One of the most piercing stories in this collection is "Starry Sky," about the ecstatic relationship of a couple from courtship to marriage to parenthood and middle age. Their physicality is the core of their relationship. They have no names, no occupations, just their preoccupation with each other. Their voracious carnality seems like what many of us yearn for as the mark of a fulfilling relationship. The husband, however, also has sex with men; first just one, then several. His secret life does not square with the wife's narration of their joy and compatibility. In one scene, she thinks back fondly to their early encounters as she takes "something" out of the closet, a big object that he bought for her, that he also likes her to put in him. Aidt doesn't describe this thing, and from the placid, domestic context it's not immediately clear what it is. The reader in the blank white box is probably ignorantly eating her next banana, while the rest of us have to visualize the deluded wife taking the dildo out from its concealing pile of lingerie. Aidt's omission is not intended to shield us. Rather she insists we do the imagining here, and makes the wife's humiliation ours.

Aidt's stories are virulent attacks on complacency, on any kind of finished, settled expectation of stability or reason that we have pulled down on top of our animal natures. It's horrible to be in a family. It's dangerous to have a lover. Even to have a body is a punishment, as the tour-de-force final story "Mosquito Bite" reveals. This is the only extended piece, about four times the length of all the other stories.
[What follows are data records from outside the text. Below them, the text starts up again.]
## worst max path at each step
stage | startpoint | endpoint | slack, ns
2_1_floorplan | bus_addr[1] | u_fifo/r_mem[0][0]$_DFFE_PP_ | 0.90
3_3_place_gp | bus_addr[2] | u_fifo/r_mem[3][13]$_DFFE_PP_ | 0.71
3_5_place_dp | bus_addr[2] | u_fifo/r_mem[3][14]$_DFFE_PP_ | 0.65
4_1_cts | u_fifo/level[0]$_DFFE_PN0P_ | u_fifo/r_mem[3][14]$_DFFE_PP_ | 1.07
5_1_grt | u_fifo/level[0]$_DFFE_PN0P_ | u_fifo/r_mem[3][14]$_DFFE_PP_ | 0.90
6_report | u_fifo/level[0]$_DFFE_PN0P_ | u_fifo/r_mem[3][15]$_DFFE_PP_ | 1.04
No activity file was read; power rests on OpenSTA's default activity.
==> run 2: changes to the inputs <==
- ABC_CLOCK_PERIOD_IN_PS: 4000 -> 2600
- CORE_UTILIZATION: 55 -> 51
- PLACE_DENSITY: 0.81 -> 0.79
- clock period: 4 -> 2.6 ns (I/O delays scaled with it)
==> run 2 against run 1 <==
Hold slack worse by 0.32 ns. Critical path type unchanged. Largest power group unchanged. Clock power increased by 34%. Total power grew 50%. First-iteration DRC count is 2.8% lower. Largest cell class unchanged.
==> src/rtl/ysyx_24110015_ifu.sv <==
// Instruction fetch unit: one outstanding read per instruction,
// AR -> R -> OUT -> NPC, PC advanced only by the write-back strobe.
module ysyx_24110015_ifu
  import ysyx_24110015_ifu_pkg::*;
#(
  parameter logic [31:0] RESET_PC = IFU_RESET_PC
) (
  input  logic        clk,
  input  logic        rst,
  // read-address channel
  output logic [31:0] araddr,
  output logic        arvalid,
  input  logic        arready,
  // read-data channel
  input  logic [31:0] rdata,
  input  logic [1:0]  rresp,
  input  logic        rvalid,
  output logic        rready,
  // toward decode
  output logic [31:0] inst,
  output logic [31:0] pc_o,
  output logic        out_valid,
  input  logic        out_ready,
  output logic        ifault,
  // next-PC from write-back
  input  logic        npc_valid,
  input  logic [31:0] dnpc
);

  ifu_state_e  state_q, state_d;
  logic [31:0] inst_q, inst_d;
  logic        ifault_q, ifault_d;
  logic        arvalid_q, arvalid_d;
  logic        rready_q, rready_d;
  logic        out_valid_q, out_valid_d;
  logic [31:0] pc_q;
  logic        pc_wen;
  logic        fault;

  ysyx_24110015_Reg #(
    .WIDTH    (32),
    .RESET_VAL(RESET_PC)
  ) u_pc (
    .clk (clk),
    .rst (rst),
    .din (dnpc),
    .wen (pc_wen),
    .dout(pc_q)
  );

  assign fault = resp_is_fault(rresp);

  // Next-state / capture logic; each input is only looked at in its own state,
  // so stale rvalid or early npc_valid fall through untouched.
  always_comb begin
    state_d  = state_q;
    inst_d   = inst_q;
    ifault_d = ifault_q;
    pc_wen   = 1'b0;
    case (state_q)
      S_AR:  if (arready) state_d = S_R;
      S_R:   if (rvalid) begin
               state_d  = S_OUT;
               ifault_d = fault;
               inst_d   = fault ? INST_FAULT : rdata;
             end
      S_OUT: if (out_ready) state_d = S_NPC;
      S_NPC: if (npc_valid) begin
               state_d = S_AR;
               pc_wen  = 1'b1;
             end
      default: state_d = S_AR;
    endcase
    // Handshake outputs are registered off the next state.
    arvalid_d   = (state_d == S_AR);
    rready_d    = (state_d == S_R);
    out_valid_d = (state_d == S_OUT);
  end

  // FSM state, captured instruction and registered handshake outputs.
  always_ff @(posedge clk) begin
    if (rst) begin
      state_q     <= S_AR;
      inst_q      <= '0;
      ifault_q    <= 1'b0;
      arvalid_q   <= 1'b1;
      rready_q    <= 1'b0;
      out_valid_q <= 1'b0;
    end else begin
      state_q     <= state_d;
      inst_q      <= inst_d;
      ifault_q    <= ifault_d;
      arvalid_q   <= arvalid_d;
      rready_q    <= rready_d;
      out_valid_q <= out_valid_d;
    end
  end

  assign araddr    = pc_q;
  assign pc_o      = pc_q;
  assign arvalid   = arvalid_q;
  assign rready    = rready_q;
  assign out_valid = out_valid_q;
  assign inst      = inst_q;
  assign ifault    = ifault_q;

endmodule
**src/rtl/gpsdo_pkg.sv**
```systemverilog
// Shared GPSDO loop definitions: sequencer state encoding, PID gain selects
// and the phase-error magnitude helper.
package gpsdo_pkg;

  typedef enum logic [2:0] {
    ST_IDLE     = 3'd0,
    ST_ALIGN    = 3'd1,
    ST_COARSE   = 3'd2,
    ST_FINE     = 3'd3,
    ST_LOCKED   = 3'd4,
    ST_HOLDOVER = 3'd5
  } state_e;

  localparam logic [1:0] GAIN_COARSE = 2'd0;
  localparam logic [1:0] GAIN_FINE   = 2'd1;
  localparam logic [1:0] GAIN_LOCK   = 2'd2;

  localparam int unsigned PHASE_W = 24;
  localparam int unsigned GOOD_W  = 5;

  // 25-bit signed difference cannot overflow for a 24-bit count and nominal.
  function automatic logic [PHASE_W-1:0] phase_abs_err(input logic [PHASE_W-1:0] phase,
                                                      input logic [PHASE_W-1:0] nominal);
    logic signed [PHASE_W:0] err;
    err = $signed({1'b0, phase}) - $signed({1'b0, nominal});
    return err[PHASE_W] ? PHASE_W'(-err) : err[PHASE_W-1:0];
  endfunction

endpackage

```
**src/rtl/loop_sequencer_if.sv**
```systemverilog
// Measurement strobe in, PID/divider/status controls out; no backpressure,
// the measurement side owns the strobe and the sequencer always accepts it.
interface loop_sequencer_if;
  logic [23:0] Measure_Phase;
  logic        Measure_Done;
  logic        Loop_En;
  logic [1:0]  Loop_Gain_Sel;
  logic        Integ_Clear;
  logic        DIV_RST;
  logic        Holdover;
  logic        Led_Lock;
  logic [2:0]  State;

  modport master (
    output Measure_Phase, Measure_Done,
    input  Loop_En, Loop_Gain_Sel, Integ_Clear, DIV_RST, Holdover, Led_Lock, State
  );

  modport slave (
    input  Measure_Phase, Measure_Done,
    output Loop_En, Loop_Gain_Sel, Integ_Clear, DIV_RST, Holdover, Led_Lock, State
  );
endinterface

```
**src/rtl/loop_sequencer_watchdog.sv**
```systemverilog
// PPS loss detector: counts cycles since the last kick, saturating at PPS_TIMEOUT.
// expired is a level; a kick in the terminal cycle suppresses it.
module pps_watchdog #(
  parameter int unsigned PPS_TIMEOUT = 60_000_000
) (
  input  logic clk,
  input  logic rst_n,
  input  logic arm,
  input  logic kick,
  output logic expired
);

  localparam int unsigned CW = $clog2(PPS_TIMEOUT + 1);
  localparam logic [CW-1:0] LIMIT = CW'(PPS_TIMEOUT);

  logic [CW-1:0] cnt_q, cnt_d;

  always_comb begin
    cnt_d = cnt_q;
    if (kick || !arm) begin
      cnt_d = '0;
    end else if (cnt_q != LIMIT) begin
      cnt_d = cnt_q + CW'(1);
    end
  end

  always_ff @(posedge clk) begin
    if (!rst_n) begin
      cnt_q <= '0;
    end else begin
      cnt_q <= cnt_d;
    end
  end

  assign expired = arm && !kick && (cnt_q == LIMIT);

endmodule

```
**src/rtl/loop_sequencer.sv**
```systemverilog
// GPSDO supervisory FSM: classifies each per-second count and sequences align/coarse/fine/lock/holdover.
// Strobe to new outputs is 2 edges; every strobe is accepted, including back-to-back ones.
module loop_sequencer
  import gpsdo_pkg::*;
#(
  parameter int unsigned NOMINAL     = 1_000_000,
  parameter int unsigned COARSE_TH   = 50,
  parameter int unsigned FINE_TH     = 4,
  parameter int unsigned UNLOCK_TH   = 20,
  parameter int unsigned COARSE_CNT  = 4,
  parameter int unsigned LOCK_CNT    = 16,
  parameter int unsigned PPS_TIMEOUT = 60_000_000
) (
  input  logic             CLK_SYS,
  input  logic             CLK_RST,
  loop_sequencer_if.slave  bus
);

  localparam logic [PHASE_W-1:0] NOM_V      = PHASE_W'(NOMINAL);
  localparam logic [PHASE_W-1:0] COARSE_LIM = PHASE_W'(COARSE_TH);
  localparam logic [PHASE_W-1:0] FINE_LIM   = PHASE_W'(FINE_TH);
  localparam logic [PHASE_W-1:0] UNLOCK_LIM = PHASE_W'(UNLOCK_TH);
  localparam logic [GOOD_W-1:0]  COARSE_N   = GOOD_W'(COARSE_CNT);
  localparam logic [GOOD_W-1:0]  LOCK_N     = GOOD_W'(LOCK_CNT);

  logic               done_q, done_d;
  logic [PHASE_W-1:0] abs_err_q, abs_err_d;
  state_e             state_q, state_d;
  logic [GOOD_W-1:0]  good_q, good_d, good_inc;
  logic               div_rst_q, div_rst_d;
  logic               integ_clear_q, integ_clear_d;
  logic               wd_arm, wd_expired;

  // Stage 1: capture the sample; the count is only meaningful with its strobe.
  always_comb begin
    done_d    = bus.Measure_Done;
    abs_err_d = abs_err_q;
    if (bus.Measure_Done) begin
      abs_err_d = phase_abs_err(bus.Measure_Phase, NOM_V);
    end
  end

  assign wd_arm = (state_q == ST_ALIGN) || (state_q == ST_COARSE) ||
                  (state_q == ST_FINE)  || (state_q == ST_LOCKED);

  pps_watchdog #(
    .PPS_TIMEOUT (PPS_TIMEOUT)
  ) u_watchdog (
    .clk     (CLK_SYS),
    .rst_n   (CLK_RST),
    .arm     (wd_arm),
    .kick    (bus.Measure_Done),
    .expired (wd_expired)
  );

  // Stage 2: state, good counter and one-cycle pulses.
  always_comb begin
    state_d       = state_q;
    good_d        = good_q;
    div_rst_d     = 1'b0;
    integ_clear_d = 1'b0;
    good_inc      = (good_q == '1) ? good_q : good_q + GOOD_W'(1);

    case (state_q)
      ST_IDLE, ST_HOLDOVER: begin
        if (done_q) state_d = ST_ALIGN;
      end
      ST_ALIGN: begin
        if (done_q) state_d = ST_COARSE;
      end
      ST_COARSE: begin
        if (done_q) begin
          good_d = (abs_err_q <= COARSE_LIM) ? good_inc : '0;
          if (good_d == COARSE_N) state_d = ST_FINE;
        end
      end
      ST_FINE: begin
        if (done_q) begin
          if (abs_err_q > COARSE_LIM) begin
            state_d = ST_ALIGN;
          end else begin
            good_d = (abs_err_q <= FINE_LIM) ? good_inc : '0;
            if (good_d == LOCK_N) state_d = ST_LOCKED;
          end
        end
      end
      ST_LOCKED: begin
        if (done_q) begin
          if (abs_err_q > COARSE_LIM) begin
            state_d = ST_ALIGN;
          end else if (abs_err_q > UNLOCK_LIM) begin
            state_d = ST_FINE;
          end
        end
      end
      default: state_d = ST_IDLE;
    endcase

    // A sample cannot coincide with expiry: any strobe kicks the watchdog first.
    if (!done_q && wd_expired) begin
      state_d = ST_HOLDOVER;
    end

    if (state_d != state_q) begin
      good_d = '0;
      if (state_d == ST_ALIGN) begin
        div_rst_d     = 1'b1;
        integ_clear_d = 1'b1;
      end
      if (state_q == ST_COARSE && state_d == ST_FINE) begin
        integ_clear_d = 1'b1;
      end
    end
  end

  always_ff @(posedge CLK_SYS) begin
    if (!CLK_RST) begin
      done_q        <= 1'b0;
      abs_err_q     <= '0;
      state_q       <= ST_IDLE;
      good_q        <= '0;
      div_rst_q     <= 1'b0;
      integ_clear_q <= 1'b0;
    end else begin
      done_q        <= done_d;
      abs_err_q     <= abs_err_d;
      state_q       <= state_d;
      good_q        <= good_d;
      div_rst_q     <= div_rst_d;
      integ_clear_q <= integ_clear_d;
    end
  end

  always_comb begin
    case (state_q)
      ST_FINE:   bus.Loop_Gain_Sel = GAIN_FINE;
      ST_LOCKED: bus.Loop_Gain_Sel = GAIN_LOCK;
      default:   bus.Loop_Gain_Sel = GAIN_COARSE;
    endcase
  end

  assign bus.State       = state_q;
  assign bus.Loop_En     = (state_q == ST_COARSE) || (state_q == ST_FINE) || (state_q == ST_LOCKED);
  assign bus.Integ_Clear = integ_clear_q;
  assign bus.DIV_RST     = div_rst_q;
  assign bus.Holdover    = (state_q == ST_HOLDOVER);
  assign bus.Led_Lock    = (state_q == ST_LOCKED);

endmodule

```
**src/flat_wrapper.sv**
```systemverilog
// flat-port wrapper written by rule: the top's interface ports become plain ports
module loop_sequencer_flat import gpsdo_pkg::*;
#(
  parameter int unsigned NOMINAL     = 1_000_000,
  parameter int unsigned COARSE_TH   = 50,
  parameter int unsigned FINE_TH     = 4,
  parameter int unsigned UNLOCK_TH   = 20,
  parameter int unsigned COARSE_CNT  = 4,
  parameter int unsigned LOCK_CNT    = 16,
  parameter int unsigned PPS_TIMEOUT = 60_000_000
)
  (CLK_SYS, CLK_RST, bus_Measure_Phase, bus_Measure_Done, bus_Loop_En, bus_Loop_Gain_Sel, bus_Integ_Clear, bus_DIV_RST, bus_Holdover, bus_Led_Lock, bus_State);
  loop_sequencer_if bus_i ();
  input  logic CLK_SYS;
  input  logic CLK_RST;
  input wire logic [$bits(bus_i.Measure_Phase)-1:0] bus_Measure_Phase;
  input wire logic [$bits(bus_i.Measure_Done)-1:0] bus_Measure_Done;
  output wire logic [$bits(bus_i.Loop_En)-1:0] bus_Loop_En;
  output wire logic [$bits(bus_i.Loop_Gain_Sel)-1:0] bus_Loop_Gain_Sel;
  output wire logic [$bits(bus_i.Integ_Clear)-1:0] bus_Integ_Clear;
  output wire logic [$bits(bus_i.DIV_RST)-1:0] bus_DIV_RST;
  output wire logic [$bits(bus_i.Holdover)-1:0] bus_Holdover;
  output wire logic [$bits(bus_i.Led_Lock)-1:0] bus_Led_Lock;
  output wire logic [$bits(bus_i.State)-1:0] bus_State;
  assign bus_i.Measure_Phase = bus_Measure_Phase;
  assign bus_i.Measure_Done = bus_Measure_Done;
  assign bus_Loop_En = bus_i.Loop_En;
  assign bus_Loop_Gain_Sel = bus_i.Loop_Gain_Sel;
  assign bus_Integ_Clear = bus_i.Integ_Clear;
  assign bus_DIV_RST = bus_i.DIV_RST;
  assign bus_Holdover = bus_i.Holdover;
  assign bus_Led_Lock = bus_i.Led_Lock;
  assign bus_State = bus_i.State;
  loop_sequencer #(.NOMINAL(NOMINAL), .COARSE_TH(COARSE_TH), .FINE_TH(FINE_TH), .UNLOCK_TH(UNLOCK_TH), .COARSE_CNT(COARSE_CNT), .LOCK_CNT(LOCK_CNT), .PPS_TIMEOUT(PPS_TIMEOUT)) u_core (.CLK_SYS(CLK_SYS), .CLK_RST(CLK_RST), .bus(bus_i));
endmodule
```
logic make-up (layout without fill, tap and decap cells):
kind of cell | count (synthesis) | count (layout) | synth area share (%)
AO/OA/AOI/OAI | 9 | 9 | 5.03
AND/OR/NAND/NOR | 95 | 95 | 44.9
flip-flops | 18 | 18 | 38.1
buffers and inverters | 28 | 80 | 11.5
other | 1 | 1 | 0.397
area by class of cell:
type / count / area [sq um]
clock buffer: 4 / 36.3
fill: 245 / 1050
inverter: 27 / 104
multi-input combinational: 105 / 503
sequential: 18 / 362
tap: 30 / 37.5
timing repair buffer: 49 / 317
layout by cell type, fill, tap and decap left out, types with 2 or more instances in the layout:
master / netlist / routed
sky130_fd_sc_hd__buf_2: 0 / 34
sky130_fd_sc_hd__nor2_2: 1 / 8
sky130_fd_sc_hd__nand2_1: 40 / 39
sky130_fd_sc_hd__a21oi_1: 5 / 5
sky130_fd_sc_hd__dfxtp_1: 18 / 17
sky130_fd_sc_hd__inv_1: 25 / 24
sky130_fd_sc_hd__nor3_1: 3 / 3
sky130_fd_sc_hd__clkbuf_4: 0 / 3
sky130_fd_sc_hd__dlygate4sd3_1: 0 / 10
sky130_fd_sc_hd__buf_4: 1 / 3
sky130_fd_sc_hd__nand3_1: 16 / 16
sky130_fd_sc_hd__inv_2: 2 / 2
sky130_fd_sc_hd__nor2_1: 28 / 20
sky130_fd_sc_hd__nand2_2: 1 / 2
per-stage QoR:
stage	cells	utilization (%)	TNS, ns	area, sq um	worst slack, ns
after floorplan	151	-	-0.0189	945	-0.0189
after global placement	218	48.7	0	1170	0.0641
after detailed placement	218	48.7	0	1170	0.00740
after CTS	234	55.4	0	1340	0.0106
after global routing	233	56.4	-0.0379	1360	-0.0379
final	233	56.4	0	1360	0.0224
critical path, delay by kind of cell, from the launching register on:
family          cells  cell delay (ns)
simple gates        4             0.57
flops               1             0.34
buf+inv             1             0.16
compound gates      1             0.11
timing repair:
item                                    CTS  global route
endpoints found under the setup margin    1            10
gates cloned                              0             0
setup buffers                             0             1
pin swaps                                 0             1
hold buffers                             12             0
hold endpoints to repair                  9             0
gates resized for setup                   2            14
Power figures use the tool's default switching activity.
[src/rtl/serial_subtractor.sv]
`default_nettype none
// +----------------------------------------------------------------------------+
// | Module      : serial_subtractor                                            |
// | Description : Bit-serial unsigned subtractor. Computes A - B one bit per   |
// |               clock, LSB first, using a running borrow. The result, the    |
// |               final borrow and a zero flag are registered when the last    |
// |               bit is processed, and they hold until the next completion.   |
// | Ports       : clk    - single clock, rising edge                           |
// |               rst_n  - synchronous active-low reset                        |
// |               start  - begin a subtraction (sampled in IDLE only)          |
// |               A, B   - minuend / subtrahend, captured on start             |
// |               busy   - high while bits are being processed                 |
// |               done   - one-cycle pulse when the result is valid            |
// |               Y      - A - B modulo 2^bits                                 |
// |               borrow - 1 iff A < B (unsigned)                              |
// |               zero   - 1 iff Y == 0                                        |
// | Revision    : 1.0 - initial release                                        |
// +----------------------------------------------------------------------------+
module serial_subtractor #(
  parameter int bits = 4
) (
  input  logic            clk,
  input  logic            rst_n,
  input  logic            start,
  input  logic [bits-1:0] A,
  input  logic [bits-1:0] B,
  output logic            busy,
  output logic            done,
  output logic [bits-1:0] Y,
  output logic            borrow,
  output logic            zero
);

  // One spare bit so the counter can never wrap for any legal width.
  localparam int CNT_W = $clog2(bits) + 1;

  typedef enum logic [1:0] {
    IDLE = 2'd0,
    RUN  = 2'd1,
    DONE = 2'd2
  } state_t;

  state_t            state;
  state_t            state_next;

  logic [bits-1:0]   a_sh;
  logic [bits-1:0]   b_sh;
  logic [bits-1:0]   res_sh;
  logic [CNT_W-1:0]  cnt;
  logic              br;
  logic [bits-1:0]   y_q;
  logic              borrow_q;
  logic              zero_q;

  logic              a_bit;
  logic              b_bit;
  logic              d_bit;
  logic              br_next;
  logic              last_bit;
  logic [bits-1:0]   res_next;

  // Full-subtractor cell on the current LSBs.
  assign a_bit    = a_sh[0];
  assign b_bit    = b_sh[0];
  assign d_bit    = a_bit ^ b_bit ^ br;
  assign br_next  = (~a_bit & b_bit) | (~(a_bit ^ b_bit) & br);
  assign last_bit = (cnt == CNT_W'(bits - 1));
  // Difference bits enter at the MSB so after 'bits' shifts bit 0 sits at the LSB.
  assign res_next = {d_bit, res_sh[bits-1:1]};

  always_ff @(posedge clk) begin
    if (!rst_n) begin
      state <= IDLE;
    end else begin
      state <= state_next;
    end
  end

  always_comb begin
    state_next = state;
    case (state)
      IDLE:    if (start) state_next = RUN;
      RUN:     if (last_bit) state_next = DONE;
      DONE:    state_next = IDLE;
      default: state_next = IDLE;
    endcase
  end

  always_ff @(posedge clk) begin
    if (!rst_n) begin
      a_sh     <= '0;
      b_sh     <= '0;
      res_sh   <= '0;
      cnt      <= '0;
      br       <= 1'b0;
      y_q      <= '0;
      borrow_q <= 1'b0;
      zero_q   <= 1'b0;
    end else begin
      case (state)
        IDLE: begin
          if (start) begin
            a_sh   <= A;
            b_sh   <= B;
            res_sh <= '0;
            cnt    <= '0;
            br     <= 1'b0;
          end
        end
        RUN: begin
          a_sh   <= a_sh >> 1;
          b_sh   <= b_sh >> 1;
          res_sh <= res_next;
          br     <= br_next;
          cnt    <= cnt + 1'b1;
          if (last_bit) begin
            y_q      <= res_next;
            borrow_q <= br_next;
            zero_q   <= (res_next == '0);
          end
        end
        default: ;
      endcase
    end
  end

  assign busy   = (state == RUN);
  assign done   = (state == DONE);
  assign Y      = y_q;
  assign borrow = borrow_q;
  assign zero   = zero_q;

endmodule
`default_nettype wire
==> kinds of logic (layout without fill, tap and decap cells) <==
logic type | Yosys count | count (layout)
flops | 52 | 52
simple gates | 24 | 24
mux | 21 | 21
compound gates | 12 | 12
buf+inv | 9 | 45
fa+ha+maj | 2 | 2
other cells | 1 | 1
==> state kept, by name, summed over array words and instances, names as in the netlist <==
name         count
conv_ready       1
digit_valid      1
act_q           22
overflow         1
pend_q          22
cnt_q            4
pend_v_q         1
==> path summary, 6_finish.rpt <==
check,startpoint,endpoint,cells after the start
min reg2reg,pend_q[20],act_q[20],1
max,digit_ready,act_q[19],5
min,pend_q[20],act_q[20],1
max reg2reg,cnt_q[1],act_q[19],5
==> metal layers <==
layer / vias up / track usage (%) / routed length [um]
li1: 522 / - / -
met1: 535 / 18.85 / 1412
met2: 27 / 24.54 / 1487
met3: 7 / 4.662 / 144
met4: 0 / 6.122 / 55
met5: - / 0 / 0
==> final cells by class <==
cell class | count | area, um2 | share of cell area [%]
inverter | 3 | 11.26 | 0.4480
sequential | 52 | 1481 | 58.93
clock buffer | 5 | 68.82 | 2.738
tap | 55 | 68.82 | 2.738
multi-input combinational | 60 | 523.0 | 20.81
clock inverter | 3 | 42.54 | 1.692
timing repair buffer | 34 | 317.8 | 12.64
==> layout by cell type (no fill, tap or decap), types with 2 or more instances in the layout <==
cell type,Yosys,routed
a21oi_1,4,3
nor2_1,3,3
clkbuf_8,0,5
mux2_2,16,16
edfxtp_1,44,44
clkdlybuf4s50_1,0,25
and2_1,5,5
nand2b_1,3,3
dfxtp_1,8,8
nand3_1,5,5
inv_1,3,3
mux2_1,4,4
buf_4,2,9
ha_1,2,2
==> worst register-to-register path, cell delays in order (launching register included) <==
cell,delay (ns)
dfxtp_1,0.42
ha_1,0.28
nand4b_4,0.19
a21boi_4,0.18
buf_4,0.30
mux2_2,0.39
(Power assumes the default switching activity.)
At its start, a confident, healthy playboy wakes up with a woman he's taken home with him: "Someone living was puttering around alarmingly near, and he froze." It's not as if someone not living could be puttering around. This odd word choice accentuates the character's bland distancing of other people, who seem to him to be vague organisms, whether they are family, friends, or women he'd like to fuck. He becomes the worst of these organisms, his own body turned hideously repulsive, weak, stinking, and helpless. The little bit of hopefulness he evinces near the end hardly signals redemption. The story implies he is just as repulsive when he's whole and healthy. We are all corrupted by being alive, walking around in our disgusting meat suits, doing horrible things to each other. The only compassion Aidt offers up is that her coarse revelations come out of diamantine tales, brilliant and unrelenting in their focus. Even a degraded human creature writing about degradation is nevertheless capable of artistry, restraint, and grace.